Collected data entries
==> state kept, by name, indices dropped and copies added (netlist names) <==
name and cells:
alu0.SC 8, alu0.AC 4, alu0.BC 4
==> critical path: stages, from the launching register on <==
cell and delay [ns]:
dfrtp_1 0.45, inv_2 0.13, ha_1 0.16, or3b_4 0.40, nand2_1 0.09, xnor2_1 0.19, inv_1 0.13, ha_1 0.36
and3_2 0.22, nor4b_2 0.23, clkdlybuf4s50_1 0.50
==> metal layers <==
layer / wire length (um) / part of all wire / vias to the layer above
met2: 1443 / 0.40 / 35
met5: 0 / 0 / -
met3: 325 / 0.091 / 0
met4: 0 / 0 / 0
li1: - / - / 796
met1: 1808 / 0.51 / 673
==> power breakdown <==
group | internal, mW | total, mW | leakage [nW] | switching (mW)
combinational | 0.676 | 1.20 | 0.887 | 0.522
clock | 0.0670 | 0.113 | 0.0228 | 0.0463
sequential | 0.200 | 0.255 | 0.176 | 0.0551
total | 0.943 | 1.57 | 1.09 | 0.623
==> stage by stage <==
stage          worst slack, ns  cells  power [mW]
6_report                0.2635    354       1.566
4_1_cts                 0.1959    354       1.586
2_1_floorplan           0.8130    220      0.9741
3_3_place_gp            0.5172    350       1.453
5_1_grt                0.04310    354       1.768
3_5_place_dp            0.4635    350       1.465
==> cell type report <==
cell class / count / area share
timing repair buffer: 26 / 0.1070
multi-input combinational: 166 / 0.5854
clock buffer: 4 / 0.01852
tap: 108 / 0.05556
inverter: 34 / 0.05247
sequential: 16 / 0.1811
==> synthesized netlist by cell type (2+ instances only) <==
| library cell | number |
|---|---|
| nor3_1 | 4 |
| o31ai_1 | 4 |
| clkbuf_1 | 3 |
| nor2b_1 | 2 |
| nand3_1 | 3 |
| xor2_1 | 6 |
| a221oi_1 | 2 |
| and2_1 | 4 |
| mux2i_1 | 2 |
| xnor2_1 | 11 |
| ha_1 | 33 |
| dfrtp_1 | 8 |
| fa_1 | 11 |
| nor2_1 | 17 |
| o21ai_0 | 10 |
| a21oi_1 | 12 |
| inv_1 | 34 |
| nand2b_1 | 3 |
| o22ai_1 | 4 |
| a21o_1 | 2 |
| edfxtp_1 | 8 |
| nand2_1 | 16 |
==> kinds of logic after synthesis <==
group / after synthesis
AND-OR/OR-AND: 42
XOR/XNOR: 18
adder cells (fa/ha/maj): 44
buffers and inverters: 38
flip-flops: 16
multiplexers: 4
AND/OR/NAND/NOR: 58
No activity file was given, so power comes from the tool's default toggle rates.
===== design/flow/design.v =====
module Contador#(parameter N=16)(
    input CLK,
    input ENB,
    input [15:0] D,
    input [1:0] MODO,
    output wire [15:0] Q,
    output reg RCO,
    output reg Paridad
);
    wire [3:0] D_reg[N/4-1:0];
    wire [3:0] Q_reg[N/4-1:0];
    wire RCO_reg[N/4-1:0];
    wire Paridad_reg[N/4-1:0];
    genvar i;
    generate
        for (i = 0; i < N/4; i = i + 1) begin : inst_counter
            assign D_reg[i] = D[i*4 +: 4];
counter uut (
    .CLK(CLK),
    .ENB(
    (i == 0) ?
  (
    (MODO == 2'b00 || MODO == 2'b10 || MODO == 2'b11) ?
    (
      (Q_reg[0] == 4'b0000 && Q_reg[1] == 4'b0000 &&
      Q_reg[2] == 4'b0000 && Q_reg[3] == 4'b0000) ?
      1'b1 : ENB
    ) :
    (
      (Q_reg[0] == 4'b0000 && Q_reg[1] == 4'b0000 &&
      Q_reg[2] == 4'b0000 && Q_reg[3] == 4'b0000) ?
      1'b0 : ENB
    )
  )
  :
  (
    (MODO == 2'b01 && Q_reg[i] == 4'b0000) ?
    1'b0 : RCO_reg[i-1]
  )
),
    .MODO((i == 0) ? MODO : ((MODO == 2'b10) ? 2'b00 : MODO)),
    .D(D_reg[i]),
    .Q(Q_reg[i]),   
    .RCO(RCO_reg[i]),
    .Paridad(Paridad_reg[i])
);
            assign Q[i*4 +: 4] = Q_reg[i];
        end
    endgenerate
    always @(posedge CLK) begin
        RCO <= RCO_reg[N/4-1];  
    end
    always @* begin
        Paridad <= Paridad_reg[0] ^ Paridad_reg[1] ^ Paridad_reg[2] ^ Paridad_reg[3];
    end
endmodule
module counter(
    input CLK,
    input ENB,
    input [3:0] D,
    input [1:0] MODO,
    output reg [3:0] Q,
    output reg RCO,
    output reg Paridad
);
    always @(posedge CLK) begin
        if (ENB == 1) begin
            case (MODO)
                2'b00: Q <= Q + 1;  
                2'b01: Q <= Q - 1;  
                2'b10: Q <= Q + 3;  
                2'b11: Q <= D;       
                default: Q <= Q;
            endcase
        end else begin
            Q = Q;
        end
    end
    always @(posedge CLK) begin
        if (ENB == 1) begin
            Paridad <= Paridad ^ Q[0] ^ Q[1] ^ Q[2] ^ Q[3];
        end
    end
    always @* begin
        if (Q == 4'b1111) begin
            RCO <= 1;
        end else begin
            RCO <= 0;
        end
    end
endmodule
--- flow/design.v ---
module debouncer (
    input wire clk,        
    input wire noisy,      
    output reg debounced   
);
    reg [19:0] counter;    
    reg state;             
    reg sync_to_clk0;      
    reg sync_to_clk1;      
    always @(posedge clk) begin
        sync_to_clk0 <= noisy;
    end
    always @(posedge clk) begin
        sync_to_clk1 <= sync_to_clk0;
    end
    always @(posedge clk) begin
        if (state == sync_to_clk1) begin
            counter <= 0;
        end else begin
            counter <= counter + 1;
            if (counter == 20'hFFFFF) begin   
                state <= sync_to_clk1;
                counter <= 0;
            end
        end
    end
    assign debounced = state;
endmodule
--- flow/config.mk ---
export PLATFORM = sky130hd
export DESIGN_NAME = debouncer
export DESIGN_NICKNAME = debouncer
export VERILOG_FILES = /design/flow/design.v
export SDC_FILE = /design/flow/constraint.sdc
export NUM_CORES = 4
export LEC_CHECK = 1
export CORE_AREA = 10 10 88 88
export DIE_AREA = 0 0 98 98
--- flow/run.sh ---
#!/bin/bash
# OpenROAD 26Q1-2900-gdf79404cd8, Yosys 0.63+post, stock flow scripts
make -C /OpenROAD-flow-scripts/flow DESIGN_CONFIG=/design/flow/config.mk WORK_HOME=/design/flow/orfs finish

* * *

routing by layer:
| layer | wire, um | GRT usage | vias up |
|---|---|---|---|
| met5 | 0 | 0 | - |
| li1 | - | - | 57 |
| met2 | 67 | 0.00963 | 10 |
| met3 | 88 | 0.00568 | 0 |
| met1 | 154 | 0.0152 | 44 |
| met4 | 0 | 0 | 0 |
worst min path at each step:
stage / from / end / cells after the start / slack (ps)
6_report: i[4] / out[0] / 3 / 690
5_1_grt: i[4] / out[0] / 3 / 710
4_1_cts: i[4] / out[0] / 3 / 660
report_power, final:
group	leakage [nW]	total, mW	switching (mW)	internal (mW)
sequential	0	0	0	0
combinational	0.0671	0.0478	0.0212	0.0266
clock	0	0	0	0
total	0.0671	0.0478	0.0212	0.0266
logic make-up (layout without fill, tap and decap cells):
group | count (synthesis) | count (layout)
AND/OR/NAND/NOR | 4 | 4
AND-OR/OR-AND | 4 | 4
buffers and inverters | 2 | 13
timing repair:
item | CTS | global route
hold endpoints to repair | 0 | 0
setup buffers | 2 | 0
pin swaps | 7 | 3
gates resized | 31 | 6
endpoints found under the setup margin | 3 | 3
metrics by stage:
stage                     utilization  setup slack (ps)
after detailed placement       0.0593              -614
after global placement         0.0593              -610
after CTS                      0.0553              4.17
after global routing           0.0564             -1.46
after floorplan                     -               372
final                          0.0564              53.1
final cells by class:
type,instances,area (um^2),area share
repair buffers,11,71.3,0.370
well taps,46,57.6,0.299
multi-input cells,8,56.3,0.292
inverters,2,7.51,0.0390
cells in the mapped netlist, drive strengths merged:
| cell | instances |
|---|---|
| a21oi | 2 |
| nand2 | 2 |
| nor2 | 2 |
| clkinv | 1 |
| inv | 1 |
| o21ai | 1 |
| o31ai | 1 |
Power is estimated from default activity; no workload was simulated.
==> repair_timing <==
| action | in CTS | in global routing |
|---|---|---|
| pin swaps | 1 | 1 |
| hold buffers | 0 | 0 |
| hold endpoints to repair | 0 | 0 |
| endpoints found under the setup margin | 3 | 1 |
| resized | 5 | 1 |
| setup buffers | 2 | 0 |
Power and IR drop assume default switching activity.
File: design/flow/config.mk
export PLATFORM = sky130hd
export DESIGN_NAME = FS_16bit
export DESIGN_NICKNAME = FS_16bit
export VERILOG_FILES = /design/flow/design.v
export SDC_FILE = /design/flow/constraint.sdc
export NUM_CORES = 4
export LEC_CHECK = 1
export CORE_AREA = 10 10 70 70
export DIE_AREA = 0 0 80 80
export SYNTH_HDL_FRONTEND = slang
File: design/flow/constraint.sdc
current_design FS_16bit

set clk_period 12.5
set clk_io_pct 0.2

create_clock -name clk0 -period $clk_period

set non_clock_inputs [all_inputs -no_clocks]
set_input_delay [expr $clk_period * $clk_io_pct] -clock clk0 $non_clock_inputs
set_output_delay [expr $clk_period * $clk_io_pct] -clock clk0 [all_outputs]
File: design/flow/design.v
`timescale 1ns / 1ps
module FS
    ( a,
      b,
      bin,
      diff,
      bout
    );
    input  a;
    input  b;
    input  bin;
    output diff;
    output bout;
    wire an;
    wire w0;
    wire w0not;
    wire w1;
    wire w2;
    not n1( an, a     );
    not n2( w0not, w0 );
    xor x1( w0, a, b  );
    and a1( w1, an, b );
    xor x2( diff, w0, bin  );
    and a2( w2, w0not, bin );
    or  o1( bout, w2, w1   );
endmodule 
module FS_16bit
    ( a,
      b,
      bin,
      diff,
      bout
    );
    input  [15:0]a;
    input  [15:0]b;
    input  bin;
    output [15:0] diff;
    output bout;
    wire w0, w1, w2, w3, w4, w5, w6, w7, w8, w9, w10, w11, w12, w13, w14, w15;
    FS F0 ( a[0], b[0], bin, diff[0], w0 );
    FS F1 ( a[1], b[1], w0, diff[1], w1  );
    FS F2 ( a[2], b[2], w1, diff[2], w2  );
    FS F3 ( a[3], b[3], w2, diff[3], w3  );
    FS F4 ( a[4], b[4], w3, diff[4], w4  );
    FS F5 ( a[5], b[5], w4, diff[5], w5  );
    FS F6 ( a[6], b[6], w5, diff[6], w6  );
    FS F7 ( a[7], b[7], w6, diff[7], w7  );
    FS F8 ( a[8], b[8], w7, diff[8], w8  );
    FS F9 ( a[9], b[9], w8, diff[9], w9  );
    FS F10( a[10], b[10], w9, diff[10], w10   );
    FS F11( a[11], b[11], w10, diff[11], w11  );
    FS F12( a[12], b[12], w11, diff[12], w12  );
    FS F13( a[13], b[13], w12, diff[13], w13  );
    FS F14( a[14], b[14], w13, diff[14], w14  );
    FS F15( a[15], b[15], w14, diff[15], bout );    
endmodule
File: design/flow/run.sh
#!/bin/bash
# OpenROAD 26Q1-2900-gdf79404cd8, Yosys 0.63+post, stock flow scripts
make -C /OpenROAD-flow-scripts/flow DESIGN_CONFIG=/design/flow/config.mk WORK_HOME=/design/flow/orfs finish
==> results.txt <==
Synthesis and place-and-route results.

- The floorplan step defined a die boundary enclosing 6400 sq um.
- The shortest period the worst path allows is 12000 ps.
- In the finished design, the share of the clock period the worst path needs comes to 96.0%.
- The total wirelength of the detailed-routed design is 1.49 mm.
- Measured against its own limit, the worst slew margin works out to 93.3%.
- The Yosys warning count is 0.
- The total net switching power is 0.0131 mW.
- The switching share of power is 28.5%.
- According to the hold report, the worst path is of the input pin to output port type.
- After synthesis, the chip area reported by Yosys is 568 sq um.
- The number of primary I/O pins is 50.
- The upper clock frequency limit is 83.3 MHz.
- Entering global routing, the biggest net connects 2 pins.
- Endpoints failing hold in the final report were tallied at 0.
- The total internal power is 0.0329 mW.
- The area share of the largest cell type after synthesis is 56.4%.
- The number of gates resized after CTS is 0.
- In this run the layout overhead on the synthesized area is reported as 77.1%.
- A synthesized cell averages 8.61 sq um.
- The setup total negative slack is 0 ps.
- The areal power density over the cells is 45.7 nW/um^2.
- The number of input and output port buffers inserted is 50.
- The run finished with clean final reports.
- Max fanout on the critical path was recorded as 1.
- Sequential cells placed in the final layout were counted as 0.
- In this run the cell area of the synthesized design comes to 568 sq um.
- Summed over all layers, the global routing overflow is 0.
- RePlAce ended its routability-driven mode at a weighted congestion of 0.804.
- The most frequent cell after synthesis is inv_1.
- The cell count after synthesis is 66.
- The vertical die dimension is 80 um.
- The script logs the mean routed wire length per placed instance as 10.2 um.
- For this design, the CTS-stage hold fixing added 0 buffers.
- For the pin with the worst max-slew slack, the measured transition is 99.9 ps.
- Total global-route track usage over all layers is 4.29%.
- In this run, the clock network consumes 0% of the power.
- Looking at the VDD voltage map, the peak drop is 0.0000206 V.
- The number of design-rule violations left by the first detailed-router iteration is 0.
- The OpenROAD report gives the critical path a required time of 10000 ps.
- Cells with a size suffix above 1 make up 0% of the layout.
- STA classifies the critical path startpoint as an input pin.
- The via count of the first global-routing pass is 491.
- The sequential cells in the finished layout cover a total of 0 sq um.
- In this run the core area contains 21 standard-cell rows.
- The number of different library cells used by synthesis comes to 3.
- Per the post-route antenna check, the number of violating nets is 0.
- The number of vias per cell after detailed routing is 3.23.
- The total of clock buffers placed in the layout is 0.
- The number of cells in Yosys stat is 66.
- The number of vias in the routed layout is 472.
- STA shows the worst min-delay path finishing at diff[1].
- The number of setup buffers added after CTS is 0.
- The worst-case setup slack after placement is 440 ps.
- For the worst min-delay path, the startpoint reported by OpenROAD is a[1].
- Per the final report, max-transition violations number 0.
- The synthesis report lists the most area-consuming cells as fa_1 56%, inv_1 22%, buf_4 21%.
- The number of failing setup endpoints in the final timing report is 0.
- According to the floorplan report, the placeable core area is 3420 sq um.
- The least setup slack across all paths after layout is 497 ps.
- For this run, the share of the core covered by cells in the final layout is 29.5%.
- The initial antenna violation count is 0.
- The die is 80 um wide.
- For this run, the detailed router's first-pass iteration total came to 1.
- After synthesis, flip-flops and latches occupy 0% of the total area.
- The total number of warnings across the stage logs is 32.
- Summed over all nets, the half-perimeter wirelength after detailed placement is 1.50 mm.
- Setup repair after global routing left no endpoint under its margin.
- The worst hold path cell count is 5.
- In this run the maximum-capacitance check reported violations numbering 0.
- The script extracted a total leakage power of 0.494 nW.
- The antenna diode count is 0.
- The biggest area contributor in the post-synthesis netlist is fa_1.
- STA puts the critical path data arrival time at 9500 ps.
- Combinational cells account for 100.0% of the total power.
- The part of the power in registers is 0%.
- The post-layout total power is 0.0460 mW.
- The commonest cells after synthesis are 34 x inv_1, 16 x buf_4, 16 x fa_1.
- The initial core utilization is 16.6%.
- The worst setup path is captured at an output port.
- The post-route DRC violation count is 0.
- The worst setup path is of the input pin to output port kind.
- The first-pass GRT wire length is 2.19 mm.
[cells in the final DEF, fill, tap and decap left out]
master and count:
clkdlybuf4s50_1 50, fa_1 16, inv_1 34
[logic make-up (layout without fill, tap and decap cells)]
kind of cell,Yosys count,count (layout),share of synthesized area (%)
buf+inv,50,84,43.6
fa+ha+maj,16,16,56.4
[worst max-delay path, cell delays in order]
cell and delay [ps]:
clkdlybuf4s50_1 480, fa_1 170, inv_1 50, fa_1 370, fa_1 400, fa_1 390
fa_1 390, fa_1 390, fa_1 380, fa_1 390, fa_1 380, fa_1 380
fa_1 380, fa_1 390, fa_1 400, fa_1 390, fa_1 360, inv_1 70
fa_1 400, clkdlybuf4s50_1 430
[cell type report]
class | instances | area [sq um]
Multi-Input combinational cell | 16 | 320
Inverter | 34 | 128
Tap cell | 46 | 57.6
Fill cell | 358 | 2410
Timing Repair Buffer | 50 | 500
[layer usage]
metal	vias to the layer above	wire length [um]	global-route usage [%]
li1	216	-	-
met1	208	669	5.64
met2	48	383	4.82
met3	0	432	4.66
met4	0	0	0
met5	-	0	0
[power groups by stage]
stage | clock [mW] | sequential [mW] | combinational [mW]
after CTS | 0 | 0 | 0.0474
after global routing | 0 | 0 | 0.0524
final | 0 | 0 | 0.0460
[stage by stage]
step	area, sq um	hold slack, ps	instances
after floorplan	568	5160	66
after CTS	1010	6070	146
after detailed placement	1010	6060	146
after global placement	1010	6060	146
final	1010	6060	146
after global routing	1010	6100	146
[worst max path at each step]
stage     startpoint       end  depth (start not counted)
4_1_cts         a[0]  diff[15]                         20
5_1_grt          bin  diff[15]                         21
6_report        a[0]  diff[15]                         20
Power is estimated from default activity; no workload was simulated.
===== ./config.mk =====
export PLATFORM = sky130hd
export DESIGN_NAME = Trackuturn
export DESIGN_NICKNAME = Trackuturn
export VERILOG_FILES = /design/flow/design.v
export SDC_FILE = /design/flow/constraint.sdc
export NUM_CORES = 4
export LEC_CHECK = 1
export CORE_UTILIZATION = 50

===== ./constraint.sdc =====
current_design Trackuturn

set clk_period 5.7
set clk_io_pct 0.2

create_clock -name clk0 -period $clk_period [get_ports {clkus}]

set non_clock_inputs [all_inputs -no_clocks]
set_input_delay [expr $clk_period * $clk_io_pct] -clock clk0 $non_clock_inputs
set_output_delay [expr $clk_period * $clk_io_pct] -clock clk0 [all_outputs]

** Exercise objective **
Every line from the line containing "inverters,2,7.51,0.0390" through the line containing "buffers | 2 | 0 |" in the records above must be retyped exactly. Leave out the rest.

** Written solution **
inverters,2,7.51,0.0390
cells in the mapped netlist, drive strengths merged:
| cell | instances |
|---|---|
| a21oi | 2 |
| nand2 | 2 |
| nor2 | 2 |
| clkinv | 1 |
| inv | 1 |
| o21ai | 1 |
| o31ai | 1 |
Power is estimated from default activity; no workload was simulated.
==> repair_timing <==
| action | in CTS | in global routing |
|---|---|---|
| pin swaps | 1 | 1 |
| hold buffers | 0 | 0 |
| hold endpoints to repair | 0 | 0 |
| endpoints found under the setup margin | 3 | 1 |
| resized | 5 | 1 |
| setup buffers | 2 | 0 |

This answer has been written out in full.